As far as I understand, this means that the voltage rails for the DDR module are not stable right after reconfiguration. To work around this issue, I added a large (~2 second) delay to the IODELAY_CTRL reset signal. This results in delay of the initialization until way after the reconfiguration completes. I have a few questions about this issue and the workaround:
1) Does anyone have experience with this issue? I searched the forums but I couldn't find any posts related to it.
2) The issue seems to be temperature related: the higher the die temperature readout, the higher the chance of an initilization failure. In my specific case, the workaround seems to be successful up to a die temperature of 42 degrees. Is the two second delay insufficient to avoid the voltage spikes effect?
3) The MPMC does not seem to have this problem on the ML605, so there is a way around the issue that does not require raising the OV fault threshold in the TI Power Controller as proposed in the anwser record. Any clues on how it was solved in this block?
04-18-2012 08:06 PM
The AR that you cite, 39767, has a complete and permanent solution to this problem for the board: adjust the overvoltage fault threshold as described. That's the best way to solve this problem.
04-19-2012 12:24 AM
Thanks! I am aware of the offered solution, and we are currently waiting for the usb-to-gpio tool to increase the threshold voltage.
However, I was hoping to learn why delaying the PHY initialization isn't enough to mitigate the effects of the spike protection.
For example, I am now looking at an FGPA programmed with the reference MIG design ( downloaded from this page: http://www.xilinx.com/products/boards/ml605/reference_designs.htm ). The 4'th GPIO led is not on, i.e. phy_init_done is not raised. Intuitively, pressing the cpu_reset button (which is connected to the sys_rst according to the UCF file), should reset the entire MIG and DDR, and re-start the initialization. Since this time round the FPGA is not being reconfigured, there should be no voltage spikes and initialization should succeed. However ,this is not the case: no matter how many times I attempt to reset, phy_init_done is never raised.

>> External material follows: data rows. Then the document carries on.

<file path="config.mk">
export PLATFORM = sky130hd
export DESIGN_NAME = k_stacks_shared_buffer_core
export DESIGN_NICKNAME = d
export VERILOG_FILES = /design/src/rtl/core/ksb_pkg.sv /design/src/rtl/core/ksb_ctrl.sv /design/src/rtl/core/ksb_datapath.sv /design/src/rtl/core/k_stacks_shared_buffer_core.sv
export SDC_FILE = /design/constraint.sdc
export NUM_CORES = 1
export LEC_CHECK = 0
export ABC_AREA = 1
export ABC_CLOCK_PERIOD_IN_PS = 10200
export BUFFER_PORTS_ARGS = -buffer_cell sky130_fd_sc_hd__clkbuf_2
export CAP_MARGIN = 20
export CORE_MARGIN = 1.5
export CORE_UTILIZATION = 25
export CTS_CLUSTER_SIZE = 25
export DETAILED_ROUTE_END_ITERATION = 12
export PLACE_DENSITY = 0.49
export SYNTH_ARGS = -nofsm -noshare
export SYNTH_HDL_FRONTEND = slang
export SYNTH_SLANG_ARGS = --single-unit
export TNS_END_PERCENT = 20
</file>
<file path="constraint.sdc">
create_clock -name clk -period 10.2 [get_ports clk]
set_clock_uncertainty 0.15 [all_clocks]
set_input_delay 2.04 -clock clk [delete_from_list [all_inputs] [get_ports clk]]
set_output_delay 2.04 -clock clk [all_outputs]
set_load 0.01 [all_outputs]
</file>
<file path="src/rtl/core/ksb_pkg.sv">
// ----------------------------------------------------------------------------
// ksb_pkg
// Shared types, codes and default sizes for the k-stacks shared buffer core.
// ----------------------------------------------------------------------------
`default_nettype none

package ksb_pkg;

  // default sizes handed to the top level parameters
  localparam int DEF_NUM_STACKS = 4;
  localparam int DEF_ENTRIES    = 16;
  localparam int DEF_DATA_WIDTH = 32;

  // fixed port widths
  localparam int SID_W = 2;
  localparam int VAL_W = 32;
  localparam int STS_W = 2;

  // operation codes
  localparam logic FUNC_PUSH = 1'b0;
  localparam logic FUNC_POP  = 1'b1;

  // result status codes
  localparam logic [STS_W-1:0] STAT_OK    = 2'd0;
  localparam logic [STS_W-1:0] STAT_FULL  = 2'd1;
  localparam logic [STS_W-1:0] STAT_EMPTY = 2'd2;

  // controller states
  typedef enum logic [1:0] {
    S_IDLE,
    S_PUSH,
    S_POP_RD,
    S_POP_WB
  } ksb_state_t;

  // controller to datapath commands
  typedef struct packed {
    logic accept;
    logic push_commit;
    logic pop_read;
    logic pop_commit;
    logic load_out;
  } ksb_cmd_t;

  // datapath to controller status
  typedef struct packed {
    logic op_ok;
  } ksb_sts_t;

endpackage

`default_nettype wire

</file>
<file path="src/rtl/core/ksb_ctrl.sv">
// ----------------------------------------------------------------------------
// ksb_ctrl
// Sequencer for push and pop transactions and owner of the result valid flag.
// ----------------------------------------------------------------------------
`default_nettype none

module ksb_ctrl (
  input  logic              clk,
  input  logic              rst_n,
  input  logic              in_valid,
  input  logic              in_func,
  input  logic              out_stall,
  input  ksb_pkg::ksb_sts_t sts,
  output logic              in_stall,
  output logic              out_valid,
  output ksb_pkg::ksb_cmd_t cmd
);
  import ksb_pkg::*;

  ksb_state_t state_r, state_nxt;
  logic       out_valid_r, out_valid_nxt;
  logic       out_free;

  // result register can take a new transaction
  assign out_free = !out_valid_r || !out_stall;

  // next state
  always_comb begin
    state_nxt = state_r;
    unique case (state_r)
      S_IDLE: begin
        if (in_valid) begin
          state_nxt = (in_func == FUNC_POP) ? S_POP_RD : S_PUSH;
        end
      end
      S_PUSH: begin
        if (out_free) begin
          state_nxt = S_IDLE;
        end
      end
      S_POP_RD: begin
        state_nxt = S_POP_WB;
      end
      S_POP_WB: begin
        if (out_free) begin
          state_nxt = S_IDLE;
        end
      end
      default: begin
        state_nxt = S_IDLE;
      end
    endcase
  end

  // command outputs
  always_comb begin
    cmd = '0;
    unique case (state_r)
      S_IDLE: begin
        cmd.accept = in_valid;
      end
      S_PUSH: begin
        cmd.push_commit = out_free && sts.op_ok;
        cmd.load_out    = out_free;
      end
      S_POP_RD: begin
        cmd.pop_read = sts.op_ok;
      end
      S_POP_WB: begin
        cmd.pop_commit = out_free && sts.op_ok;
        cmd.load_out   = out_free;
      end
      default: begin
        cmd = '0;
      end
    endcase
  end

  // result valid flag
  always_comb begin
    out_valid_nxt = out_valid_r;
    if (cmd.load_out) begin
      out_valid_nxt = 1'b1;
    end else if (!out_stall) begin
      out_valid_nxt = 1'b0;
    end
  end

  always_ff @(posedge clk) begin
    if (!rst_n) begin
      state_r     <= S_IDLE;
      out_valid_r <= 1'b0;
    end else begin
      state_r     <= state_nxt;
      out_valid_r <= out_valid_nxt;
    end
  end

  assign in_stall  = (state_r != S_IDLE);
  assign out_valid = out_valid_r;

endmodule

`default_nettype wire

</file>
<file path="src/rtl/core/ksb_datapath.sv">
// ----------------------------------------------------------------------------
// ksb_datapath
// Entry store, link store, stack top store, free list head and result register.
// ----------------------------------------------------------------------------
`default_nettype none

module ksb_datapath #(
  parameter int NUM_STACKS = ksb_pkg::DEF_NUM_STACKS,
  parameter int ENTRIES    = ksb_pkg::DEF_ENTRIES,
  parameter int DATA_WIDTH = ksb_pkg::DEF_DATA_WIDTH
) (
  input  logic                             clk,
  input  logic                             rst_n,
  input  ksb_pkg::ksb_cmd_t                cmd,
  output ksb_pkg::ksb_sts_t                sts,
  input  logic                             in_func,
  input  logic [ksb_pkg::SID_W-1:0]        in_stack_id,
  input  logic signed [ksb_pkg::VAL_W-1:0] in_push_value,
  output logic signed [ksb_pkg::VAL_W-1:0] out_pop_value,
  output logic [ksb_pkg::STS_W-1:0]        out_status
);
  import ksb_pkg::*;

  localparam int PW = $clog2(ENTRIES + 1);
  localparam int AW = $clog2(ENTRIES);
  localparam int SW = (NUM_STACKS > 1) ? $clog2(NUM_STACKS) : 1;
  localparam logic [PW-1:0]         PTR_NULL = PW'(ENTRIES);
  localparam logic [DATA_WIDTH-1:0] DATA_MIN = DATA_WIDTH'(1) << (DATA_WIDTH - 1);

  // storage
  logic [DATA_WIDTH-1:0] data_mem [ENTRIES];
  logic [PW-1:0]         link_mem [ENTRIES];
  logic [PW-1:0]         top_mem  [NUM_STACKS];

  // transaction registers
  logic                  func_r;
  logic [SW-1:0]         sid_r;
  logic                  sid_ok_r;
  logic [DATA_WIDTH-1:0] value_r;
  logic [PW-1:0]         top_rd_r;
  logic                  top_hit_r;
  logic [PW-1:0]         link_rd_r;
  logic [PW-1:0]         link_addr_r;
  logic                  link_fresh_r;
  logic [DATA_WIDTH-1:0] data_rd_r;
  logic signed [VAL_W-1:0] out_pop_value_r;
  logic [STS_W-1:0]      out_status_r;

  // list state
  logic [PW-1:0]         free_head_r, free_head_nxt;
  logic [PW-1:0]         hwm_r, hwm_nxt;
  logic [NUM_STACKS-1:0] top_vld_r, top_vld_nxt;

  logic [SW-1:0]         sid_idx;
  logic                  sid_in_ok;
  logic [PW-1:0]         top_ptr;
  logic [PW-1:0]         link_next;
  logic                  push_ok;
  logic                  pop_ok;
  logic [PW-1:0]         rd_addr;
  logic                  link_we;
  logic [PW-1:0]         link_waddr;
  logic [PW-1:0]         link_wdata;
  logic                  top_we;
  logic [PW-1:0]         top_wdata;

  assign sid_idx   = SW'(in_stack_id);
  assign sid_in_ok = (int'(in_stack_id) < NUM_STACKS);

  // current top of the addressed stack, null until first written
  assign top_ptr = top_hit_r ? top_rd_r : PTR_NULL;

  // entries at or above the fill mark still hold their reset link i+1
  assign link_next = link_fresh_r ? (link_addr_r + PW'(1)) : link_rd_r;

  assign push_ok    = sid_ok_r && (free_head_r < PTR_NULL);
  assign pop_ok     = sid_ok_r && (top_ptr < PTR_NULL);
  assign sts.op_ok  = (func_r == FUNC_POP) ? pop_ok : push_ok;

  // latch the transaction and read the stack top
  always_ff @(posedge clk) begin
    if (cmd.accept) begin
      func_r    <= in_func;
      sid_r     <= sid_idx;
      sid_ok_r  <= sid_in_ok;
      value_r   <= DATA_WIDTH'(in_push_value);
      top_rd_r  <= top_mem[sid_idx];
      top_hit_r <= top_vld_r[sid_idx];
    end
    if (top_we) begin
      top_mem[sid_r] <= top_wdata;
    end
  end

  // link store ports
  assign rd_addr    = cmd.accept ? free_head_r : top_ptr;
  assign link_we    = cmd.push_commit || cmd.pop_read;
  assign link_waddr = cmd.push_commit ? free_head_r : top_ptr;
  assign link_wdata = cmd.push_commit ? top_ptr : free_head_r;

  always_ff @(posedge clk) begin
    if (cmd.accept || cmd.pop_read) begin
      link_rd_r    <= link_mem[rd_addr[AW-1:0]];
      link_addr_r  <= rd_addr;
      link_fresh_r <= (rd_addr >= hwm_r);
    end
    if (link_we) begin
      link_mem[link_waddr[AW-1:0]] <= link_wdata;
    end
  end

  // entry store ports
  always_ff @(posedge clk) begin
    if (cmd.pop_read) begin
      data_rd_r <= data_mem[top_ptr[AW-1:0]];
    end
    if (cmd.push_commit) begin
      data_mem[free_head_r[AW-1:0]] <= value_r;
    end
  end

  // stack top write back
  assign top_we    = cmd.push_commit || cmd.pop_commit;
  assign top_wdata = cmd.push_commit ? free_head_r : link_next;

  // free list head, fill mark and top valid bits
  always_comb begin
    free_head_nxt = free_head_r;
    hwm_nxt       = hwm_r;
    top_vld_nxt   = top_vld_r;
    if (cmd.push_commit) begin
      free_head_nxt = link_next;
      if (free_head_r >= hwm_r) begin
        hwm_nxt = free_head_r + PW'(1);
      end
    end else if (cmd.pop_read) begin
      free_head_nxt = top_ptr;
    end
    if (top_we) begin
      top_vld_nxt[sid_r] = 1'b1;
    end
  end

  always_ff @(posedge clk) begin
    if (!rst_n) begin
      free_head_r <= '0;
      hwm_r       <= '0;
      top_vld_r   <= '0;
    end else begin
      free_head_r <= free_head_nxt;
      hwm_r       <= hwm_nxt;
      top_vld_r   <= top_vld_nxt;
    end
  end

  // result register
  always_ff @(posedge clk) begin
    if (cmd.load_out) begin
      if (func_r == FUNC_PUSH) begin
        out_pop_value_r <= '0;
        out_status_r    <= push_ok ? STAT_OK : STAT_FULL;
      end else if (pop_ok) begin
        out_pop_value_r <= VAL_W'($signed(data_rd_r));
        out_status_r    <= STAT_OK;
      end else begin
        out_pop_value_r <= VAL_W'($signed(DATA_MIN));
        out_status_r    <= STAT_EMPTY;
      end
    end
  end

  assign out_pop_value = out_pop_value_r;
  assign out_status    = out_status_r;

endmodule

`default_nettype wire

</file>
<file path="src/rtl/core/k_stacks_shared_buffer_core.sv">
// ----------------------------------------------------------------------------
// k_stacks_shared_buffer_core
// Several LIFO stacks sharing one entry store through a linked free list.
// ----------------------------------------------------------------------------
// One transaction is worked at a time. A push reads the stack top, then
// writes the link, entry and top; a pop reads the stack top, then the
// dependent link and entry, before the new top is written back. The result
// sits in an output register, and the next transaction is accepted while it
// waits to be taken. A push into a full store is dropped with status full
// and value zero; a pop from an empty stack returns the most negative value
// with status empty. There is no clearing pass after reset: a fill mark
// supplies the reset links of entries never used, and valid bits cover the
// stack tops.
`default_nettype none

module k_stacks_shared_buffer_core #(
  parameter int NUM_STACKS = ksb_pkg::DEF_NUM_STACKS,
  parameter int ENTRIES    = ksb_pkg::DEF_ENTRIES,
  parameter int DATA_WIDTH = ksb_pkg::DEF_DATA_WIDTH
) (
  input  logic                             clk,
  input  logic                             rst_n,
  input  logic                             in_valid,
  output logic                             in_stall,
  input  logic                             in_func,
  input  logic [ksb_pkg::SID_W-1:0]        in_stack_id,
  input  logic signed [ksb_pkg::VAL_W-1:0] in_push_value,
  output logic                             out_valid,
  input  logic                             out_stall,
  output logic signed [ksb_pkg::VAL_W-1:0] out_pop_value,
  output logic [ksb_pkg::STS_W-1:0]        out_status
);
  import ksb_pkg::*;

  ksb_cmd_t cmd;
  ksb_sts_t sts;

  // sequencer
  ksb_ctrl u_ctrl (
    .clk       (clk),
    .rst_n     (rst_n),
    .in_valid  (in_valid),
    .in_func   (in_func),
    .out_stall (out_stall),
    .sts       (sts),
    .in_stall  (in_stall),
    .out_valid (out_valid),
    .cmd       (cmd)
  );

  // stores and result register
  ksb_datapath #(
    .NUM_STACKS (NUM_STACKS),
    .ENTRIES    (ENTRIES),
    .DATA_WIDTH (DATA_WIDTH)
  ) u_datapath (
    .clk           (clk),
    .rst_n         (rst_n),
    .cmd           (cmd),
    .sts           (sts),
    .in_func       (in_func),
    .in_stack_id   (in_stack_id),
    .in_push_value (in_push_value),
    .out_pop_value (out_pop_value),
    .out_status    (out_status)
  );

endmodule

`default_nettype wire

</file>
After elaboration in Yosys (flattened, before gate mapping). Memory sizes are Yosys's and may differ from the RTL's. A register that Yosys moved wholly into a read port is not among the register bits. Cells that the tools add are included.

Output and inout port bits: 36. Memories: 3. Logic and storage cells: 82. RAM bits: 612. Bits of input ports: 39. Bits in registers: 93.

Memories: u_datapath.data_mem (depth 16, bits a word 32, read ports 1, clocked after memory_dff 1, wr ports 1, line ksb_datapath.sv:31) `logic [DATA_WIDTH-1:0] data_mem [ENTRIES];`; u_datapath.link_mem (depth 16, bits a word 5, read ports 1, clocked after memory_dff 1, wr ports 1, line ksb_datapath.sv:32) `logic [PW-1:0] link_mem [ENTRIES];`; u_datapath.top_mem (depth 4, bits a word 5, read ports 1, clocked after memory_dff 1, wr ports 1, line ksb_datapath.sv:33) `logic [PW-1:0] top_mem [NUM_STACKS];`.

Bitwise gates (word level): 1. $lt $le $gt $ge: 7. Multiplexer cells: 34. Eq/ne operators: 6. Reduce and logical (&&, ||, !) cells: 15. Add/sub/neg operators: 2.

Operator list (number): 5-bit 2-to-1 mux (7); 32-bit 2-to-1 mux (1); 1-bit 2-to-1 mux (17); 5-bit by 1-bit adder with 5-bit output, second input constant (2); 5-bit greater-or-equal comparator (2); 5-bit less-than comparator, second input constant (2); 2-bit 2-to-1 mux (5); 2-bit by 3-bit less-than comparator with 1-bit output, second input constant (2); 2-bit case mux with 3 select lines (1); 2-bit AND reduction (3); 2-bit == test, second input constant (2); 1-bit logical OR (4); 4-bit 2-to-1 mux (1); 2-bit by 1-bit != test with 1-bit output, second input constant (2); 4-bit bitwise OR (1); 2-bit nonzero test (2); 1-bit binary-select mux with 2-bit select (1); 1-bit demux with 2-bit select (1); 2-bit by 1-bit == test with 1-bit output, second input constant (1); 2-bit by 1-bit greater-or-equal comparator with 1-bit output, second input constant (1); 1-bit logical AND (2); 1-bit logical NOT (2); 2-bit logical NOT (1); 2-bit != test, second input constant (1); 2-bit OR reduction (1).

Logic depth before layout (Yosys ltp).
Depth in word-level cells: 8. Mapped depth: 12. Mapped depth without buffers: 11.

By module. From an unflattened synthesis, not the netlist that was laid out.

Cells, all modules: 2325. Area total of the unflattened synthesis: 30023.8 um^2.

Modules (own cells, without submodules): ksb_datapath (cells each 2300, instances 1, area an instance 29854.9 um^2, seq. area each 22201.3 um^2); ksb_ctrl (cells each 25, instances 1, area an instance 168.9 um^2, seq. area each 60.1 um^2).

Worst setup path after synthesis. No wires, ideal clock.

Path kind: input -> register. Start: in out_stall. End: mem u_datapath.data_mem[11][0] in the netlist's numbering (enable). Buffers on the path: 2. Slack: 4.623 ns. Stages on the path: 7. Data required time: 9.589 ns. Arrival: 4.966 ns. Cells stage by stage: nand2_1 > nand2_2 > nor2_8 > nand2_2 > buf_4 > clkbuf_1 > nor3_1.

Cells in the longest elaborated chain, start to end: 6.

RTL lines: start, declared (line k_stacks_shared_buffer_core.sv:29) `input logic out_stall,`; 1-bit logical NOT (line ksb_ctrl.sv:25) `assign out_free = !out_valid_r || !out_stall;`; 1-bit logical OR (line ksb_ctrl.sv:25); 1-bit logical AND (line ksb_ctrl.sv:63) `cmd.push_commit = out_free && sts.op_ok;`; 1-bit 2-to-1 mux (line ksb_ctrl.sv:58) `unique case (state_r)`; 1-bit 2-to-1 mux (line ksb_datapath.sv:117) `if (cmd.push_commit) begin`; 1-bit 2-to-1 mux (not written as such) (line ksb_datapath.sv:118) `data_mem[free_head_r[AW-1:0]] <= value_r;`; end, declared (line ksb_datapath.sv:31).

Every way passes these cells.

Worst setup path in the final report.
Start: in out_stall. End: mem u_datapath.data_mem[14][0] in the netlist's numbering (enable).

Same word-level chain as after synthesis.

==> run metrics <==
run status completed; DRT Wirelength 75.2 mm; Hold EP u_datapath.top_vld_r[1]; # clock sinks 747; Relative slew margins 0.307; # diodes 0; final setup fails 0; post-route ant nets 0; Hold Path Depth 2; DRC 0; starting density of the core 0.253; reg-to-reg slack, setup 6.35 ns; root buffer cell clkbuf_16; Avg Synthesized Cell Area 13.2 um^2; Final Hold Viols 0; Post-synth top cells edfxtp_1, nor2_1, nand2_1; Post-synth EDFFs 730; area leader, netlist edfxtp_1; GPL Wtd Cong 0.755; WP data required 10.35 ns; core area 0.119 mm^2; largest net degree at the start of global routing 204; reg-to-reg endpoint u_datapath.link_fresh_r; post-CTS setup buffers 0; period utilization 0.404; Seq/Total Area, Yosys 0.741; CP max FO 47; kind of critical path input pin to flop; fmax 0.243 GHz; H-tree depth 3; Die W 350 um; Worst setup SP type input pin; insertion delay to the later sink of the worst-skew pair 0.66 ns; Longest Clk Path Bufs 3; post-synth top area share 0.730; post-cts resize count 0; layout cells sized above 1 0.133; Slowest-stage cell, CP nor2_4; worst min path class flop to flop; Peak supply drop 0.000117 V; HPWL reported at the end of detailed placement 42.2 mm; # IOs 75; IO buf count 74; Yosys warning total 0; Slew Viols, Final 0; crit path capture type flop; vias in the first global route 17400; Initial DRC Count 1359; PnR Total Power 6.99 mW; Lkg Pwr 12.0 nW; Crit path arrival time 4.27 ns; PD cells 200 mW/mm^2; critical path's largest stage delay 0.52 ns; drt via density 4.36; initial antenna violation count 0; RSZ-0062 raised after global routing no; Routed WL per cell 18.7 um; Total GRT Usage 0.123; commonest register cell after synthesis edfxtp_1; count leader, synth edfxtp_1; Area Growth Syn to Fin 16.1%; first-pass GRT wire length 114 mm; Synth Cell Area 0.0300 mm^2; GRT overflow 0; post-synthesis instance total 2282; worst slew pin tran 1.04 ns; setup TNS 0 ns; Filler Cell Count 12100; Period minus WS final 4.12 ns; hold buffers post-CTS 0; clk slew on worst S/H paths 0.06 ns; top cell family by delay on the critical path simple AND/OR/NAND/NOR gates; CTS tree built; Buf+Inv Stages, Crit Path 4; # Max-Cap Violations 0; Reg2Reg Depth 11; DR vias 17500; Synth Net Count 2336; min-delay src u_datapath.top_vld_r[1]; die height 350 um; Nets 2402; Synth async-reset ratio 0; Row Count 126; Yosys cell types 37; CTS Buf Count 83; drt pass-1 iters 6; top post-synthesis cells by area edfxtp_1, o211ai_1, o21ai_0; Worst R2R Start u_datapath.top_rd_r[0]; register bit total from synthesis 747; Cell Chain, Critical Path clkbuf_2 -> nand2_1 -> nand2_2 -> nor2_8 -> nand2_2 -> buf_4 -> inv_4 -> nand2_1 -> nor2_4 -> buf_4; full die area 0.122 mm^2
[stage by stage]
step                 util  hold slack [ns]  setup slack (ns)  cell area (um^2)  std cells
floorplan               -            0.285              4.62             30000       2282
CTS                 0.294            0.316              6.07             34900       4016
global placement    0.271            0.296              5.37             32200       3860
detailed placement  0.272            0.303              5.36             32200       3862
global route        0.294            0.344              5.93             34900       4017
finish              0.294            0.327              6.08             34900       4017
[cell families after synthesis]
family | Yosys count | share of synthesized area
xor+xnor | 4 | 0.00117
compound gates | 454 | 0.0966
flops | 747 | 0.741
fa+ha+maj | 15 | 0.00625
simple gates | 711 | 0.106
buf+inv | 351 | 0.0489
[metal layers]
layer / track usage / part of all wire / vias to the layer above
li1: - / - / 8395
met1: 0.166 / 0.46 / 8676
met2: 0.202 / 0.48 / 328
met3: 0.0217 / 0.041 / 110
met4: 0.0371 / 0.024 / 0
met5: 0 / 0 / -
[cell type report]
class	count	area [um^2]	share of cell area
clock inverters	52	455	0.0131
inverters	222	841	0.0241
well taps	1600	2000	0.0574
repair buffers	110	698	0.0200
multi-input cells	1184	6450	0.185
clock buffers	102	2180	0.0625
flip-flops and latches	747	22300	0.638
[placed cells by master (no fill, tap or decap), types with 37 or more instances in the layout]
master,n
nand3_1,177
o21ai_1,44
clkbuf_2,74
nor2_1,208
edfxtp_1,730
o221ai_1,57
o211ai_1,136
clkbuf_16,84
nand2_1,217
inv_1,210
o21ai_0,181
or2_0,37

Is there something that could explain this behaviour?
04-20-2012 08:24 AM
A small follow-up: Using our new USB-to-GPIO toy we got some new insight in the exact nature of the problem:
The graph in the top-left corner shows the 1.5V rail voltage. It is nice and constant until the over-voltage protection kicks in. The power on this rail is completely switched off, depriving the DDR module of any power. Switching the board off and on is the only way we could escape from this state. This ixplains why resetting the MIG Reference design has no effect.
We have increased the over-voltage protection threshold, and now it seems to work fine.
There is just one mystery left: why doesn't this happen more often, for example, when loading a MIG-based MPMC onto the device? The chances of seeing the problem aren't too high, but once it happens, the DDR becomes completely useless.